Mayweather outpoints Maidana to remain perfect


In just the second rematch of his 18-year career, the 37-year-old American came out on top on all three scorecards, retaining his World Boxing Association (WBA) and World Boxing Council (WBC) welterweight and light-middleweight belts.


The victory was another masterful showcase of evasion from Mayweather, widely regarded as one of the best defensive fighters of all-time, as he danced out of danger and used his lightning counter punching to great effect.

Despite a dominating display Mayweather could only give his performance a C-minus.

“I bring in a game plan, I bring in a team and we gave the fans what they wanted to see,” said Mayweather, who earned a guaranteed $32 million for his night’s work. “He’s extremely dirty but rugged.

“It is another fight, another victory time to move on. The saga continues there are a lot of great fighters out there.”

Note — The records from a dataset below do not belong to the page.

This is an optimization exercise on Yosys and OpenROAD, whose aim is small area, a short achievable clock period and few clock cycles, not a production implementation. Only simulation tests tie the RTL to the original design; equivalence was not proved. Power and IR drop assume default switching activity.

==> flow/design.v, too long to show whole: its modules and the start of the top module <==
// module stats_div: 44 lines
// module stats_add: 28 lines
// module stats_sq: 881 lines
// module stats_engine: 211 lines
// module stats_reducer: 284 lines
module stats_reducer (
    input  wire         clk,
    input  wire         rst,           
    input  wire         in_valid,
    output wire         in_ready,
    input  wire         in_commit,     
    input  wire [39:0]  in_word,
    input  wire [31:0]  in_idx,        
    input  wire [31:0]  in_tick,       
    input  wire         cfg_en,        
    input  wire         cfg_align,     
    input  wire         cfg_tap,       
    input  wire [8:0]   cfg_ch,        
    input  wire [23:0]  cfg_w_m1,      
    output wire         out_valid,
    input  wire         out_ready,
    output wire [359:0] out_pkt
);
  // ...
==> flow/flow/run.sh <==
#!/bin/bash
# Own layout flow: the standard synthesis unchanged, then the standard layout
# steps with timing repair aimed at a larger setup margin, so that the period
# the layout achieves is shorter than the clock period. Each step's output is
# kept in a log file of its own in this folder.
set -euo pipefail
MARGIN=$(cat flow/margin.txt)
bash standard.sh synth > synth.log 2>&1
bash standard.sh SETUP_SLACK_MARGIN=$MARGIN finish > layout.log 2>&1
==> flow/flow/margin.txt <==
8
==> flow/standard.sh <==
#!/bin/bash
# synth_recipe.tcl (not shown) runs the flow's synth.tcl, then flattens the netlist and writes it again
# the make line also repeats each setting of config.mk as NAME=value (left out here)
make -C /OpenROAD-flow-scripts/flow DESIGN_CONFIG=/design/flow/config.mk WORK_HOME=/design/flow/orfs CLKGATE_MAP_FILE= SYNTH_SCRIPT=/design/flow/synth_recipe.tcl "${@:-finish}"
==> flow/config.mk <==
export PLATFORM = sky130hd
export DESIGN_NAME = stats_reducer
export DESIGN_NICKNAME = stats_reducer
export VERILOG_FILES = /design/flow/design.v
export SDC_FILE = /design/flow/constraint.sdc
export NUM_CORES = 4
export LEC_CHECK = 0
export ABC_CLOCK_PERIOD_IN_PS = 4000
export CAP_MARGIN = 20
export CORE_MARGIN = 2
export CORE_UTILIZATION = 40
export PLACE_DENSITY = 0.6
export SLEW_MARGIN = 20
==> flow/constraint.sdc <==
create_clock -name core_clock -period 13.5 [get_ports {clk}]
set_input_delay 2.7000 -clock core_clock [delete_from_list [all_inputs] [get_ports {clk}]]
set_output_delay 2.7000 -clock core_clock [all_outputs]
set_load 0.01 [all_outputs]
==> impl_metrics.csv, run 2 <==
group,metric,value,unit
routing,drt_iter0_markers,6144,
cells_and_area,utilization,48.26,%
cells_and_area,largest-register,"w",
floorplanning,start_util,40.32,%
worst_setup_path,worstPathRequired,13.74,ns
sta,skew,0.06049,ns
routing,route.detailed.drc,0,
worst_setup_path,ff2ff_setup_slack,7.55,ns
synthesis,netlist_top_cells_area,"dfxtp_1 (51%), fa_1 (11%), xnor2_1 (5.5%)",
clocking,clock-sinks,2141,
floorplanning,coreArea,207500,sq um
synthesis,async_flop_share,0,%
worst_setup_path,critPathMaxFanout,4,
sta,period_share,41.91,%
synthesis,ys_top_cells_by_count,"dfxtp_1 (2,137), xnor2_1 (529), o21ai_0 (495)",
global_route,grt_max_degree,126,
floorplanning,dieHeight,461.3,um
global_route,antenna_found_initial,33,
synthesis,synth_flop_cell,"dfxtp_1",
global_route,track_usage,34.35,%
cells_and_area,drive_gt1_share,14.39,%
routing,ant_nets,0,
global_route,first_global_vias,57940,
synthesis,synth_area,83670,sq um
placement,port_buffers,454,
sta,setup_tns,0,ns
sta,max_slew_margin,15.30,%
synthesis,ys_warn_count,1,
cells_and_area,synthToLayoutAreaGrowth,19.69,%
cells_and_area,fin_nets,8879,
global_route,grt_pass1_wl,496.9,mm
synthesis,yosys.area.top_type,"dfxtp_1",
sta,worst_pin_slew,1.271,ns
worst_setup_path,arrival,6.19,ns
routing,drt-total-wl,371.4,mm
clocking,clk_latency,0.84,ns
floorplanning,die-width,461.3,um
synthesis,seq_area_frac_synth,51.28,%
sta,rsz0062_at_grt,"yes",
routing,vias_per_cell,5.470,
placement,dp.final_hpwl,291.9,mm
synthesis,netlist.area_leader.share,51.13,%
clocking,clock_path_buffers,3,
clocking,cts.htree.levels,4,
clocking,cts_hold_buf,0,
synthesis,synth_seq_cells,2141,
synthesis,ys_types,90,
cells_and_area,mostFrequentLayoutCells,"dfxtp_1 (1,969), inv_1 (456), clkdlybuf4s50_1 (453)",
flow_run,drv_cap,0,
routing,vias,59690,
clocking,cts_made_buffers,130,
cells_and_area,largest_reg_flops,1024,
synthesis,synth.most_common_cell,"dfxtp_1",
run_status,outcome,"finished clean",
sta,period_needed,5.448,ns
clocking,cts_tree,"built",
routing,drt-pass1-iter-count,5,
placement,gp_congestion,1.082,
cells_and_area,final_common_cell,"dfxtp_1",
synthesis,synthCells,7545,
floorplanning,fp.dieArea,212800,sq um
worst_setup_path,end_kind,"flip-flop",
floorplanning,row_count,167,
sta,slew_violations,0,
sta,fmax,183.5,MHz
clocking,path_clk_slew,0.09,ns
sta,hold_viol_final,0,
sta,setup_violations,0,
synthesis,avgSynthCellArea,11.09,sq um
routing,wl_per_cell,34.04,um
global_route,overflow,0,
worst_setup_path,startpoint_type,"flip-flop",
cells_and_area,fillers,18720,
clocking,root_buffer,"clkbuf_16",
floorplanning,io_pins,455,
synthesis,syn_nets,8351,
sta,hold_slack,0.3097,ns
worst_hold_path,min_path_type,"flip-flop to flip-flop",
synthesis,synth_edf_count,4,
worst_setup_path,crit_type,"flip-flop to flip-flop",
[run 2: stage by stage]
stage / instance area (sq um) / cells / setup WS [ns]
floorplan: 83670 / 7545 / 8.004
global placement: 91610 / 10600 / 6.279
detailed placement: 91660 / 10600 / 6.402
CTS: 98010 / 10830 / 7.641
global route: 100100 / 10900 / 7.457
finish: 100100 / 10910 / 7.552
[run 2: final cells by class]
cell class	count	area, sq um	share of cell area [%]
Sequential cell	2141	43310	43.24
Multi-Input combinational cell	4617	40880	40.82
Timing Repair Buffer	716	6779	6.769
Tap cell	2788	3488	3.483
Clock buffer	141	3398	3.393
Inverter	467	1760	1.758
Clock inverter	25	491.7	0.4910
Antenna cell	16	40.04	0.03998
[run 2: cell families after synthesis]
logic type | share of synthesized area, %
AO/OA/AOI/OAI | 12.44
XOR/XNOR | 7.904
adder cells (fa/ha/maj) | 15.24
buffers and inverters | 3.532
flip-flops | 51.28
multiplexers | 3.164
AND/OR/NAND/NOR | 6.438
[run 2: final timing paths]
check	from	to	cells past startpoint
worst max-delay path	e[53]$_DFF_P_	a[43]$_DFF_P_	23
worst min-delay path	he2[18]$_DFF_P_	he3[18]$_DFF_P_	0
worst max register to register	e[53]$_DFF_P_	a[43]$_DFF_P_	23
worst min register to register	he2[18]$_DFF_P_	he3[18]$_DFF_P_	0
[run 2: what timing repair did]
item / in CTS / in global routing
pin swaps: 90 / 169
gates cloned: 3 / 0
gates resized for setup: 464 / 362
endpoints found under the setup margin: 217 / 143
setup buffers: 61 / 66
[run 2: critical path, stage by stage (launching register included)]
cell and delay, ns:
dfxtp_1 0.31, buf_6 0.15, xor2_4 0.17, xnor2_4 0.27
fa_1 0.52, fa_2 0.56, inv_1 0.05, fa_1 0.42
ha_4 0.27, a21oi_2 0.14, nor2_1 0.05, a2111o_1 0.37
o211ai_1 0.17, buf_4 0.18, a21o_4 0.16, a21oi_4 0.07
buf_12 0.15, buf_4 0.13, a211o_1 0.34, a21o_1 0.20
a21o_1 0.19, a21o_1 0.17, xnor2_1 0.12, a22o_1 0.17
This is an optimization exercise on Yosys and OpenROAD, whose aim is small area, a short achievable clock period and few clock cycles, not a production implementation.
In this exercise RTL edits were held to simulation tests only and were not proved equivalent to the original.
Power and IR drop assume default switching activity.

==> flow/design.v (excerpt) <==
module lens_array (
    input  wire         clk,
    input  wire         rst,
    input  wire         s_valid,
    output wire         s_ready,
    input  wire [63:0]  s_key,       
    input  wire [4:0]   s_klen,      
    input  wire [3:0]   s_first,     
    input  wire [3:0]   s_last,      
    input  wire [3:0]   s_ver,       
    input  wire [3:0]   s_oldest,    
    input  wire [19:0]  s_miss,      
    output reg          r_valid,
    output reg          r_hit,
    output reg  [19:0]  r_ptr,
    output reg  [3:0]   r_row,
    output reg  [15:0]  r_prio,
    input  wire         w_valid,
    output wire         w_ready,
    input  wire [1:0]   w_op,        
    input  wire [3:0]   w_row,
    input  wire [3:0]   w_staged,    
    input  wire [255:0] w_cells,     
    input  wire [15:0]  w_prio,
    input  wire [17:0]  w_result,
    input  wire [3:0]   w_birth,
    input  wire [3:0]   w_death,
    input  wire         w_born,
    input  wire         w_dying,
    output reg          wr_valid,
    output reg  [2:0]   wr_code      
);
Size in the first run: about 12000 cells after synthesis, ~5300 flip-flops, ~160000 sq um of cells after synthesis.
export LEC_CHECK = 0
export CAP_MARGIN = 20
export CORE_MARGIN = 2
export CORE_UTILIZATION = 60
export CTS_CLUSTER_DIAMETER = 100
export CTS_CLUSTER_SIZE = 30
export SLEW_MARGIN = 20
create_clock -name core_clock -period 55.0 [get_ports {clk}]
standard.sh (not shown) runs the stock make flow with config.mk's settings and CLKGATE_MAP_FILE= SYNTH_SCRIPT=/design/flow/synth_recipe.tcl, a recipe that flattens the netlist after the stock synthesis.
==> flow/flow/run.sh <==
#!/bin/bash
# The standard ORFS layout, with three changes to how it is made:
#  - synthesis is the standard script, except that ABC maps the logic with
#    flow/abc_area_nf.script (an area-oriented &nf mapping) and adders and
#    comparators are left to ABC instead of being mapped to half/full adder
#    cells; registers are mapped by the same dfflibmap step as before, so
#    they are unchanged;
#  - ports are buffered with buf_2 instead of the default delay buffer;
#  - repair_timing keeps a wide setup margin, so that it sizes paths for a
#    short achieved period (the clock stays at the design's period).
# Each tool's full output stays in orfs/logs/; make's own output goes to
# flow_make.log here.
set -euo pipefail
W=$PWD
# synthesis core: ORFS's synth.tcl with the ABC script swapped
sed 's#^source $::env(SCRIPTS_DIR)/synth_preamble.tcl$#&\nset abc_args [lreplace $abc_args 1 1 '"$W"'/flow/abc_area_nf.script]#' \
    "$FLOW_HOME/scripts/synth.tcl" > "$W/flow_synth_core.tcl"
grep -q abc_area_nf "$W/flow_synth_core.tcl"
sed 's#source $::env(SCRIPTS_DIR)/synth.tcl#source '"$W"'/flow_synth_core.tcl#' \
    "$W/synth_recipe.tcl" > "$W/flow_synth.tcl"
grep -q flow_synth_core "$W/flow_synth.tcl"
bash standard.sh SYNTH_SCRIPT="$W/flow_synth.tcl" \
    BUFFER_PORTS_ARGS="-buffer_cell sky130_fd_sc_hd__buf_2" \
    ADDER_MAP_FILE= SETUP_SLACK_MARGIN=43 finish > "$W/flow_make.log" 2>&1
==> flow/flow/abc_area_nf.script <==
&get -n
&st
&dch -f
&nf -R 1000
&put
&get -n
&st
&dch -f
&nf -R 1000
&put
topo
The first run completed and failed the layout checks on max-capacitance violations, max-slew violations.
Testbench counts at the start, summed over its fixed seeds: cycles 16,375.
Rerun with:
--- a/flow/design.v
+++ b/flow/design.v
@@ -47,45 +47,45 @@
     always @(posedge clk) begin
         if (rst) ph <= 4'd0;
         else     ph <= ph + 4'd1;
     end
     wire [3:0] ph1 = ph + 4'd1;
     reg         sv;
     reg [63:0]  sk;
     reg [4:0]   skl;
     reg [3:0]   sf, sl, sver, sold;
     reg [19:0]  smiss;
     reg         wbusy;       
     reg         wrdy;        
-    reg         wtake;       
     reg         wv;          
     reg [1:0]   wop;
     reg [3:0]   wrow, wstg;
     reg [PW-1:0] wpay;
     reg [3:0]   wbir, wdea;
     reg         wbn, wdy;
     assign s_ready = 1'b1;
     assign w_ready = wrdy;
     wire w_fire = w_valid & ~wbusy;
     always @(posedge clk) begin
         sv <= s_valid & ~rst;
         sk <= s_key; skl <= s_klen; sf <= s_first; sl <= s_last;
         sver <= s_ver; sold <= s_oldest; smiss <= s_miss;
     end
     always @(posedge clk) begin
         wv <= w_fire & ~rst;
-        wop <= w_op; wstg <= w_staged;
-        wbir <= w_birth; wdea <= w_death; wbn <= w_born; wdy <= w_dying;
-        wrow <= ({4{wtake}} & w_row) | ({4{wbusy}} & wrow);
-        wpay <= ({PW{wtake}} & {w_result, w_prio, w_cells}) | ({PW{wbusy}} & wpay);
+        if (!wbusy) begin
+            wop <= w_op; wrow <= w_row; wstg <= w_staged;
+            wpay <= {w_result, w_prio, w_cells};
+            wbir <= w_birth; wdea <= w_death; wbn <= w_born; wdy <= w_dying;
+        end
     end
     integer r;
     reg [ROWS-1:0]   valid, dying, born;
     reg [4*ROWS-1:0] birth, death;       
     reg [2:0] w_code;
     always @(*) begin
         w_code = RC_DONE;
         case (wop)
             OP_WRITE: begin
                 if (valid[wrow])                  w_code = RC_OCCUPIED;
                 else if (wdy)                     w_code = RC_FORMAT;
                 else if (wbn && wbir != wstg)     w_code = RC_VERSION;
@@ -143,59 +143,47 @@
         end else begin
             wr_valid <= wv;
         end
         wr_code <= w_code;
     end
     reg        pend;         
     wire [3:0] land_slot = wrow - ph1;
     wire       landable  = land_slot[1:0] == 2'd0;
     wire       w_new     = w_do && wop == OP_WRITE;
     wire       need      = pend | w_new;
     wire       land      = need & landable;
     wire       pend_nx   = need & ~landable;
-    wire       w_hit_row = w_do && wrow == w_row;
-    wire       v_after   = (w_hit_row && wop == OP_WRITE) ? 1'b1 :
-                           (w_hit_row && wop == OP_CLEAR) ? 1'b0 : valid[w_row];
-    wire       w_succ    = w_op == OP_WRITE && !w_dying &&
-                           (!w_born || w_birth == w_staged) && !v_after;
-    wire       need_nx   = pend_nx | (w_fire & w_succ);
-    wire [3:0] slot_nx   = (pend_nx ? wrow : w_row) - ph1 - 4'd1;
-    wire       busy_nx   = need_nx & (slot_nx[1:0] != 2'd0);
-    wire [ROWS/PSTEP-1:0] psel_nx = {{(ROWS/PSTEP-1){1'b0}}, need_nx & slot_nx[1:0] == 2'd0}
-                                    << slot_nx[3:2];
-    reg  [ROWS/PSTEP-1:0] psel, pkeep;
+    wire       w_fails   = w_dying || (w_born && w_birth != w_staged) ||
+                           (valid[w_row] && !(wv && wop == OP_CLEAR && wrow == w_row));
+    wire [3:0] nslot_in  = w_row - ph1 - 4'd1;
+    wire [3:0] nslot_hd  = wrow - ph1 - 4'd1;
+    wire busy_nx = pend_nx ? (nslot_hd[1:0] != 2'd0)
+                           : (w_fire && w_op == OP_WRITE && !w_fails && nslot_in[1:0] != 2'd0);
     always @(posedge clk) begin
         if (rst) begin
             pend  <= 1'b0;
             wbusy <= 1'b0;
             wrdy  <= 1'b1;
-            psel  <= {(ROWS/PSTEP){1'b0}};
-            pkeep <= {(ROWS/PSTEP){1'b1}};
         end else begin
             pend  <= pend_nx;
             wbusy <= busy_nx;
             wrdy  <= ~busy_nx;
-            psel  <= psel_nx;
-            pkeep <= ~psel_nx;
         end
     end
-    always @(posedge clk)
-        wtake <= ~(busy_nx & ~rst);
     reg [PW-1:0] ring [0:ROWS-1];
     integer k;
     always @(posedge clk) begin
         for (k = 0; k < ROWS; k = k + 1) begin
-            if (k % PSTEP == 0)
-                ring[k] <= ({PW{psel[k/PSTEP]}} & wpay) |
-                           ({PW{pkeep[k/PSTEP]}} & ring[(k + 1) % ROWS]);
+            if (k % PSTEP == 0 && land && land_slot == k)
+                ring[k] <= wpay;
             else
                 ring[k] <= ring[(k + 1) % ROWS];
         end
     end
     wire [3:0] rel_v = sver - sold;
     reg [ROWS-1:0] lbase;
     reg [3:0] rel_b, rel_d;
     always @(*) begin
         for (r = 0; r < ROWS; r = r + 1) begin
             rel_b = birth[4*r +: 4] - sold;
             rel_d = death[4*r +: 4] - sold;
             lbase[r] = valid[r] && r >= sf && r <= sl &&
Outcome: Now the flow produced a clean layout; die area came out higher by 1.9%; global-route usage decreases by 2.9 points; count of clock-buffer cells in the layout went up by 82; first-iteration DRC count goes down by 17%; area after synthesis grows by 1.9%; power increases by 3.7%; cell area rose by 1.4%; worst setup slack is worse by 0.029 ns.
Testbench counts after the change, summed over its fixed seeds: cycles 16,375.

afterwards: timing with drivers on the ports:
No port has a modelled driver above. Below, the same layouts with a new extraction and two added sets of constraints. Step 1, drivers: a clkbuf_16 drives clk and a buf_2 each remaining input, both assumed. Step 2 moves the port delays by t, midway between the first and last clock arrival at a register: inputs arrive t later, outputs are due t later. That takes back most of the time a late clock gives input paths. Three values: no drivers, after step 1, after step 2; two values: the first two.
run	t, ns	setup WS [ns]	worst hold slack (ns)
the first run	1.027	42.591 / 42.486 / 41.941	0.321 / 0.321 / 0.321
the second run	1.030	42.563 / 42.454 / 42.111	0.323 / 0.323 / 0.323
For the first run, which loses most, drivers alone change the setup slack by -0.105 ns; drivers and shift together by -0.650 ns.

The 12-round bout was not without controversy, however, with Mayweather accusing Maidana (34-5) of biting him, while the American tagged the Argentine with a low blow late in the bout then taunted him as he recovered in a neutral corner.

Mayweather, whose only other rematch came in 2002 against Jose Luis Castillo, executed the perfect game plan, frustrating the 31-year-old Argentine brawler with his speed and sharpness.

Maidana, however, left convinced he had won the fight.

“I’m very happy to have fought twice against Floyd Mayweather, I think I did a terrific job,” said Maidana. “Many have fought against him and I don’t think they did what I was able to do.

“I thought I did enough to win. If the judges like a fighter who runs like Floyd there is nothing I can do about it.

“He’s beatable, you have to attack him. When you attack him he really doesn’t know what to do.

“He is very fast on his feet I will tell you that.”

Maidana employed the attacking tactics that served him well in the majority decision loss in May but failed to do any damage as the elusive Mayweather ducked and weaved away from his hard-hitting opponent’s punches.

By the eighth round, an increasingly frustrated Maidana appeared to bite Mayweather’s arm when they were locked together in a clinch with the champion pulling away, jumping up and screaming at the Argentine.


The referee halted the action so Mayweather could receive attention in his corner as he continued to yell at Maidana, who paid little heed to the fuss as he waited passively for the bout to restart.

“I never bit him, he was rubbing my eyes with his glove,” Maidana told reporters. “Maybe he had his glove in my mouth but I did not bite.

“Maybe he thinks I’m a dog but I did not bite him.”

Mayweather saw the events differently.

“We clenched, we came together my hand went under him and he bit my three fingers,” said Mayweather. “My three fingers went numb, I couldn’t feel my fingers the rest of the fight.

“When he first bit me, he acted like he didn’t do it. Then he said I put my hand in his mouth.”

In the 10th round, Maidana was docked a point for sending Mayweather to the canvas with a forearm across the throat and tensions escalated in the 11th when the American landed a low blow and then ordered the Argentine to stop stalling and fight.

The result, with one judge scoring the bout 115-112 while the other two had it 116-111 in the champion’s favour, immediately renewed speculation about a long-awaited super-fight between Mayweather and Filipino great Manny Pacquiao.

“I got to go back and talk to my team, I’m not ducking or dodging no opponent,” Mayweather responded when asked about the possibility of facing Pacquiao. “If a Pacquiao fight presents itself, let’s make it happen.”

The evening ended in chaos as the sellout crowd tried to exit the MGM Grand Arena through one main entrance where a fight triggered a stampede, sending several people to floor while others struggled to pull them to safety.

There were no immediate reports of any injuries.

It was the second consecutive Mayweather fight at the venue to end in a stampede. After the May 3 bout, several spectators were taken to hospital with injuries.